My psychologist is awesome. The way she gets to the heart of it through the hazy images is amazing. She recently gave me some homework. When feeling down, I needed to remind myself that I am doing what I can and that's enough. She also gave me a hard time about giving in to the melancholy and staying on the couch. She explained I was subconsciously making a choice to give up. That was the kick in the butt I needed. I need to consciously make the choice to keep going and persevere in getting through this. She even gave me a book to read during my upcoming vacation. It's a book by Dr. Edith Eger The Choice. One of the phrases mentioned in that book struck me: “.... when we force our truths and stories into hiding, secrets can become their own trauma, their own prison. Far from diminishing pain, whatever we deny ourselves the opportunity to accept, becomes as inescapable as brick walls and steel bars. When we don't allow ourselves to grieve our losses, wounds and disappointments, we are doomed to keep reliving them.” ― Edith Eva Eger, The Choice: Embrace the Possible
I'm still reading the book, but if you're interested:
Besides the reading and understanding that what I'm doing is enough, I have to exercise for at least 30 minutes daily. Whether that be walking, running, fitness, it doesn't really matter. Just get my body working. It doesn't even have to be high intensity, but according to my psychologist. Exercise helps combat all sorts of things that pop up with a mental illness like depression and the like. Besides that, I started working on some goals and aspirations for the coming weeks. I want to write at least 30 minutes each day. Whether I feel like it or not. I want to exercise for at least 30 minutes every day. I also want to try to give my children at least 30 minutes each of undivided and individual attention. It may not sound like a lot. But for me, that is what I can do right now and that's enough. With this, I have a commitment for at least 2 hours every day. And it will depend on my perseverance to keep this up and get myself through this.

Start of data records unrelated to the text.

This is an optimization exercise on Yosys and OpenROAD, whose aim is a short achievable clock period, not a production implementation. At most, simulation tests tie the RTL to the original design; equivalence was not proved. The flow treats the clock pin as an ideal source, which a real chip does not have. Power figures rest on the tool's default switching activity, not on a simulated workload.

Setup of job 6918:
Design noise_top, start of the top module:
module noise_top (
	input logic clk,
	input logic reset,
	input logic reg_wr_en,
	input video_pkg::reg_addr_t reg_addr,
	input video_pkg::dim_t reg_wdata,
	input video_pkg::reg_addr_t reg_rd_addr,
	output video_pkg::dim_t reg_rdata,
	input video_pkg::pixel_t s_axis_tdata,
	input logic s_axis_tvalid,
	input logic s_axis_tuser,
	output logic s_axis_tready,
	output noise_pkg::variance_t estimated_noise,
	output logic estimated_noise_ready
);
Size in the first run: roughly 3200 cells after synthesis, about 480 flip-flops.
Settings: LEC_CHECK=0, CAP_MARGIN=20, CORE_MARGIN=2, CORE_UTILIZATION=40, SETUP_SLACK_MARGIN=4.2, SLEW_MARGIN=20, TNS_END_PERCENT=100; clock period 7.0 ns.
run.sh (not shown) runs the stock make flow with config.mk's settings and CLKGATE_MAP_FILE= SYNTH_SCRIPT=/design/flow/synth_recipe.tcl, a recipe that flattens the netlist after the stock synthesis.
Every stage of the flow completed for job 6918, and the final layout passed the timing, design-rule and antenna checks.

EMDR treatment, what is it?
The official description is as follows: EMDR (Eye Movement Desensitization and Reprocessing) is a psychotherapy that enables people to heal from the symptoms and emotional distress that are the result of disturbing life experiences. A structured therapy that encourages the patient to briefly focus on the trauma memory while simultaneously experiencing bilateral stimulation (typically eye movements), which is associated with a reduction in the vividness and emotion associated with the trauma memories.
In my case the treatment entails remembering a certain event from my flashbacks. And the describing that moment to the psychologist. And the images that evoke emotional responses get special attention. I'll be asked to focus on that picture in my mind and the motions connected to it. All the while I will see lights for the rapid eye movements, I'll hear beeps through a headset. I'll be asked to spell words associated with the memories. I'll even be asked to spell the backwards, while experiencing all the above. and after several sessions it helps desentizises some of the images I keep seeing. A typical session usually lasts for an hour. But as you can see, all off the impressions and stimulants are exhausting. That is also why the treatment is so heavy. It takes all of you and it often takes several days to recuperate.
I'll be trying to get some more stories told in the upcoming weeks. The stories I've already written have opened up the dialog with a lot of people. I've even received thanks from people who discovered they were not alone in what they were feeling and experiencing. Being of help to others is one of the reasons I opened my stories to the public. So I will try and write a bit more regular. But first and foremost, this blog is for me. To put my demons and frustrations on paper.... , and if that is too much for me at that time. Then I know I have done what I can and that's enough. If you like my story and want to support me, please help by sharing it. Join me on my facebook channel, or leave a comment below. If you just want to talk feel free to use the contact form and I'll get back to you as soon as possible.
And when I'm done writing this, I'll know I have done what I can today and that's enough.